Collected data entries
<file path="config.mk">
export PLATFORM = sky130hd
export DESIGN_NAME = eps_decoder
export DESIGN_NICKNAME = d
export VERILOG_FILES = /design/src/hw/eps_pkg.sv /design/src/hw/eps_decoder.sv
export VERILOG_INCLUDE_DIRS = /design/src /design/src/hw
export SDC_FILE = /design/constraint.sdc
export NUM_CORES = 1
export LEC_CHECK = 0
export BUFFER_PORTS_ARGS = -buffer_cell sky130_fd_sc_hd__buf_4
export CAP_MARGIN = 5
export CORE_UTILIZATION = 47
export DETAILED_ROUTE_END_ITERATION = 8
export GPL_TIMING_DRIVEN = 0
export PLACE_DENSITY_LB_ADDON = 0.05
export REMOVE_ABC_BUFFERS = 1
export SLEW_MARGIN = 20
export SYNTH_ARGS = -nofsm -noshare
export SYNTH_HDL_FRONTEND = slang
export SYNTH_SLANG_ARGS = --single-unit
</file>
<file path="constraint.sdc">
create_clock -name aclk -period 2.83 [get_ports aclk]
set_input_delay 0.4245 -clock aclk [delete_from_list [all_inputs] [get_ports aclk]]
set_output_delay 0.4245 -clock aclk [all_outputs]
set_load 0.05 [all_outputs]
</file>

• Problem statement
In the entries above, how many lines include the word "path"? Only the number should be given.

• Answer section
2